The two companies that are working on the idea are implementing it in two different cities. josephine.com and mytable.org .. I also have a decent prototype ready. Should I try to reach out to them and try to join them or continue working on my own and bring it to the market. I love the idea, we are a team of engineers who are excited about it but now we are confused.
If you have no team or your team is lacking what they have it could be a great reason to reach out to them. On the other hand, if you have or can build the right team there is little to gain from partnering with starups like this. Remember that it takes a team to build a successful business and they are not the first or second to try this.
My caution would be to make sure you have someone with food safety/regulation experience on your team. This business model has safety concerns which must be addressed to make it viable. Having started, worked with and consulted for food startups, as large as $1B, I can assure you there is a significant public health risk associated with this business model.
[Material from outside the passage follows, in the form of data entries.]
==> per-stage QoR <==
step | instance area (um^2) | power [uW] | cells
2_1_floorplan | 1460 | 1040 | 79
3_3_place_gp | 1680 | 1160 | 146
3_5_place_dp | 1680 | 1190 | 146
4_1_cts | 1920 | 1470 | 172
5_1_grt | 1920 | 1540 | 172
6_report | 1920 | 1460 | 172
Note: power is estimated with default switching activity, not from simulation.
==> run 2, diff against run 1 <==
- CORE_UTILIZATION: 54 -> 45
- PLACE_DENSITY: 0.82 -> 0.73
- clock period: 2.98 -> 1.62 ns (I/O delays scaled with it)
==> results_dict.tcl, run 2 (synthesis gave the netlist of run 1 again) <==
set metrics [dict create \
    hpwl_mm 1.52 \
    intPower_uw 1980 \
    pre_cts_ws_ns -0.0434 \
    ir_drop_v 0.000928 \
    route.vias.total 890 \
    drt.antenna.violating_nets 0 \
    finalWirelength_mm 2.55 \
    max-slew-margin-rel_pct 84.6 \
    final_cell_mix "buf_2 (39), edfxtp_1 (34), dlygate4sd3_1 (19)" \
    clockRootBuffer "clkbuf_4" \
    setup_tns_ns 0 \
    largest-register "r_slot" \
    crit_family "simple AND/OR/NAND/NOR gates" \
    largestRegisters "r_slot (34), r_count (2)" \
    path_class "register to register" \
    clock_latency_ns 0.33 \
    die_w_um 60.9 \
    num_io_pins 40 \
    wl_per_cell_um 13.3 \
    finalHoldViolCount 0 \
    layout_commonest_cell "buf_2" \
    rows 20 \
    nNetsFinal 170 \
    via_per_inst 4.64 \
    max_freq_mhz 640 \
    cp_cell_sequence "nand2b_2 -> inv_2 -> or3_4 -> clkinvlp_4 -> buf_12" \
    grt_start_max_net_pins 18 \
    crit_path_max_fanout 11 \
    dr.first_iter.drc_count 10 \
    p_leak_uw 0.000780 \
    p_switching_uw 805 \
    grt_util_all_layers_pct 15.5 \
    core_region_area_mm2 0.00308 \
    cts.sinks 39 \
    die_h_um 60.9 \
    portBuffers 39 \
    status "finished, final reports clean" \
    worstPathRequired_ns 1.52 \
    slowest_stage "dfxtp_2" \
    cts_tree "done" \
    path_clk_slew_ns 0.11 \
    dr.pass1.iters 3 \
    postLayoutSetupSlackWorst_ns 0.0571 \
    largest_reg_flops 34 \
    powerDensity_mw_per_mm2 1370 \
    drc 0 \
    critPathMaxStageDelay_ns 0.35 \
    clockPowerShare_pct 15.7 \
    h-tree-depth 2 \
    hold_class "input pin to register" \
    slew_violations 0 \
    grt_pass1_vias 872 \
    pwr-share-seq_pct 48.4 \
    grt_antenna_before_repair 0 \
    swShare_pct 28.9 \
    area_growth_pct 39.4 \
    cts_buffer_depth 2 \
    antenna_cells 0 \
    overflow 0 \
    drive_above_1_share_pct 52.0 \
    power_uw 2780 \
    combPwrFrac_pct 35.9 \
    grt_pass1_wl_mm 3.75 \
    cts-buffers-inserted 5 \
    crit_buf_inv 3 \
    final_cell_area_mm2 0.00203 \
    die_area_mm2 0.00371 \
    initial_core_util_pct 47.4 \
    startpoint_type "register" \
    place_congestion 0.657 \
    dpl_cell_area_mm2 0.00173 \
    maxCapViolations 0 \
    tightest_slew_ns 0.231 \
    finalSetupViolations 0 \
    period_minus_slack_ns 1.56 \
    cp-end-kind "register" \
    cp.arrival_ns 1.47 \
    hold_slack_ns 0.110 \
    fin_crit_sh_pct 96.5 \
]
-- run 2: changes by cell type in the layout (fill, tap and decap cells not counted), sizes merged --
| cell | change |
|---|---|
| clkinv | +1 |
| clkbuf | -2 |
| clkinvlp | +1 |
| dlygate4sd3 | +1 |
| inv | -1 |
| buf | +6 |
--- src/design/cau_pkg.sv ---
// Shared types and constants for the complex arithmetic unit.
// No dependencies; every module of the unit imports this package.
package cau_pkg;

   localparam int DATA_WIDTH      = 16;
   localparam int FRAC_BITS_DEF   = 8;
   localparam int QUEUE_DEPTH_DEF = 4;

   typedef enum logic [1:0] {
      OP_ADD = 2'd0,
      OP_SUB = 2'd1,
      OP_MUL = 2'd2,
      OP_DIV = 2'd3
   } op_type;

   typedef struct packed {
      logic [1:0]                   op;
      logic signed [DATA_WIDTH-1:0] a_real;
      logic signed [DATA_WIDTH-1:0] a_imag;
      logic signed [DATA_WIDTH-1:0] b_real;
      logic signed [DATA_WIDTH-1:0] b_imag;
   } req_type;

   typedef struct packed {
      logic signed [DATA_WIDTH-1:0] result_real;
      logic signed [DATA_WIDTH-1:0] result_imag;
      logic                         saturated;
      logic                         divide_by_zero;
   } rsp_type;

   // Classified word handed from the front end to the back end.
   typedef struct packed {
      op_type                       op;
      logic                         dbz;
      logic signed [DATA_WIDTH-1:0] a_real;
      logic signed [DATA_WIDTH-1:0] a_imag;
      logic signed [DATA_WIDTH-1:0] b_real;
      logic signed [DATA_WIDTH-1:0] b_imag;
   } cls_type;

endpackage

--- src/design/cau_queue.sv ---
// Short queue of classified words between front and back end.
// Depends on cau_pkg.
module cau_queue
   import cau_pkg::*;
#(
   parameter int DEPTH = QUEUE_DEPTH_DEF
)(
   input  logic    clock,
   input  logic    reset,
   input  logic    push_valid,
   output logic    push_ready,
   input  cls_type push_data,
   output logic    pop_valid,
   input  logic    pop_ready,
   output cls_type pop_data
);

   localparam int PTR_W = (DEPTH > 1) ? $clog2(DEPTH) : 1;
   localparam int CNT_W = $clog2(DEPTH + 1);

   cls_type            mem_ff [DEPTH];
   logic [PTR_W-1:0]   wr_ptr_ff, wr_ptr_in, rd_ptr_ff, rd_ptr_in;
   logic [CNT_W-1:0]   cnt_ff, cnt_in;
   logic               push, pop;

   assign push_ready = (cnt_ff != CNT_W'(DEPTH));
   assign pop_valid  = (cnt_ff != '0);
   assign pop_data   = mem_ff[rd_ptr_ff];
   assign push       = push_valid && push_ready;
   assign pop        = pop_valid && pop_ready;

   always_comb begin
      wr_ptr_in = wr_ptr_ff;
      rd_ptr_in = rd_ptr_ff;
      cnt_in    = cnt_ff;
      if (push) begin
         wr_ptr_in = (wr_ptr_ff == PTR_W'(DEPTH - 1)) ? '0 : wr_ptr_ff + 1'b1;
      end
      if (pop) begin
         rd_ptr_in = (rd_ptr_ff == PTR_W'(DEPTH - 1)) ? '0 : rd_ptr_ff + 1'b1;
      end
      if (push && !pop) begin
         cnt_in = cnt_ff + 1'b1;
      end else if (pop && !push) begin
         cnt_in = cnt_ff - 1'b1;
      end
   end

   always_ff @(posedge clock) begin
      if (reset) begin
         wr_ptr_ff <= '0;
         rd_ptr_ff <= '0;
         cnt_ff    <= '0;
      end else begin
         wr_ptr_ff <= wr_ptr_in;
         rd_ptr_ff <= rd_ptr_in;
         cnt_ff    <= cnt_in;
      end
   end

   always_ff @(posedge clock) begin
      if (push) begin
         mem_ff[wr_ptr_ff] <= push_data;
      end
   end

endmodule

--- config.mk ---
export PLATFORM = sky130hd
export DESIGN_NAME = cau_queue
export DESIGN_NICKNAME = d
export VERILOG_FILES = /design/src/design/cau_pkg.sv /design/src/design/cau_queue.sv
export SDC_FILE = /design/constraint.sdc
export NUM_CORES = 1
export LEC_CHECK = 0
export ABC_AREA = 1
export BUFFER_PORTS_ARGS = -buffer_cell sky130_fd_sc_hd__buf_2
export CAP_MARGIN = 20
export CORE_ASPECT_RATIO = 0.75
export CORE_MARGIN = 5
export CORE_UTILIZATION = 40
export CTS_CLUSTER_DIAMETER = 200
export DETAILED_ROUTE_END_ITERATION = 12
export GPL_TIMING_DRIVEN = 0
export SYNTH_ARGS = -nofsm -noshare
export SYNTH_HDL_FRONTEND = slang
export SYNTH_SLANG_ARGS = --single-unit
--- constraint.sdc ---
create_clock -name clock -period 3.9 [get_ports clock]
set_clock_uncertainty 0.2 [all_clocks]
set_input_delay 0.585 -clock clock [delete_from_list [all_inputs] [get_ports clock]]
set_output_delay 0.585 -clock clock [all_outputs]
set_load 0.05 [all_outputs]
Yosys cells after proc, flatten, opt, wreduce, memory -nomap -nowiden
Memories as Yosys holds them, arrays and structs flattened. A register that Yosys moved wholly into a read port is not among the register bits.
Cells that the tools add are included.
W data, S select, Z words.
Cells by class
  add/subtract/negate cells: 4
  multiply operators: 0
  div/mod/pow operators: 0
  order comparisons: 0
  equality and inequality tests: 3
  shift-type cells: 0
  mux-type cells: 8
  bitwise logic cells: 0
  reduce and logical (&&, ||, !) cells: 8
Operators by type and width (count)
  $mux W2: 4
  $mux W3: 2
  $add A2 B1 Y2 const B: 2
  $eq A2 B2 Y1 const B: 2
  $logic_and A1 B1 Y1: 4
  $add A3 B1 Y3 const B: 1
  $ne A3 B3 Y1 const B: 1
  $reduce_bool A3 Y1: 1
  $sub A3 B1 Y3 const B: 1
  $logic_not A1 Y1: 2
  $mux W1: 2
  $reduce_bool A2 Y1: 1
Word-level totals
  register bits after elaboration: 7
  bits in latches: 0
  memory bits (writable): 268
  bits in read-only memories: 0
  input port bits: 71
  output and inout bits: 69
  logic and storage cells: 27
  memories kept: 1
Memories
  mem_ff: words 4, width 67, read ports 1, clocked after Yosys merged registers in 1, write ports 1, line cau_queue.sv:21  | cls_type mem_ff [DEPTH];

Longest topological paths before layout
  depth after elaboration: 6
  gate-level depth with buffers: 13
  gate-level depth less buffers: 13

Worst setup path before layout
OpenSTA, ideal clock, no wires.
  kind: reg2reg
  start point: register cnt_ff[0]
  end point: memory mem_ff[0][0] (netlist name), enable pin
  library setup time: 493 ps
  data arrival time: 3921 ps
  required time: 3207 ps
  path slack: -713 ps
  cell stages (with the launch flop): 5
  path buffers: 0
  period minus slack after synthesis: 4613 ps
  cells stage by stage: dfxtp_1 > nor2_1 > nand2_1 > nand2_1 > nor2_1
Between the ends
  longest elaborated chain between the ends: 4
RTL lines
  start, declared: line cau_queue.sv:23  | logic [CNT_W-1:0] cnt_ff, cnt_in;
  start signal, assigned: line cau_queue.sv:57  | cnt_ff <= cnt_in;
  $ne A3 B3 Y1: line cau_queue.sv:26  | assign push_ready = (cnt_ff != CNT_W'(DEPTH));
  via push_ready: line cau_queue.sv:11  | output logic push_ready,
  $logic_and A1 B1 Y1: line cau_queue.sv:29  | assign push = push_valid && push_ready;
  $mux W1: line cau_queue.sv:62  | if (push) begin
  $mux W1 (implied by the code): line cau_queue.sv:63  | mem_ff[wr_ptr_ff] <= push_data;
  end, declared: line cau_queue.sv:21
The timed path passes the listed nets, and every way through them passes these cells.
Sorry to be the voice of reason here, but it is better to hear it from me than someone who is suing you due to a case of food poisoning or worse. As the purveyor of food - or even if acting as a conduit - you have an obligation to consider the public's health and safety. There is an assumption that the product will be safe, just as you assume your Uber will not be a 1971 Ford Pinto with bald tires and an unlicensed driver. Disrupting an industry by challenging the regulations is a great way to go, think Uber or airbnb. Even with the disruption you must still be able to service the customers in a safe way. The FDA states that there are "about 48 million cases of foodborne illness annually...these illnesses result in an estimated 128,000 hospitalizations and 3,000 deaths." Food industry regulations, both local and federal, have evolved as a necessity.
If you would like to talk through options which begin to address the safety concerns I would be more than happy to talk with you.
It really depends. Does any company have a firm grip on the niche? Or are they new/upstarts without a foothold?
If you're in a market without your solution, you may be able to target just your city with great results (for example, Portland has a few PDX-specific apps and rewards programs that do pretty well).
If your competition is already in your market, but you're filling one of their gaps, they may be interested in acquiring your idea — just make sure it's less work to acquire you than build their own version of the feature.
Even if you have direct competition, though, if you really believe in your idea you should just go for it. Foursquare and Yelp both have audiences. PayPal and Square and Stripe all have their own user bases. There's a lot of room in the world for great products.
Quickly answer this question...did you start working on your idea to build a business or create something to sell right away? The answer should tell you where your passion is. Passion is what gets you through the rough spots (as corny as that sounds).
No matter what the answer is, the next step is to study these competing services to figure out what your compelling point of difference is. Improve your product based on what you find. If you choose to try to work jointly, you'll be on favorable terms coming into the discussion. If not, you'll have something that works better than the competition.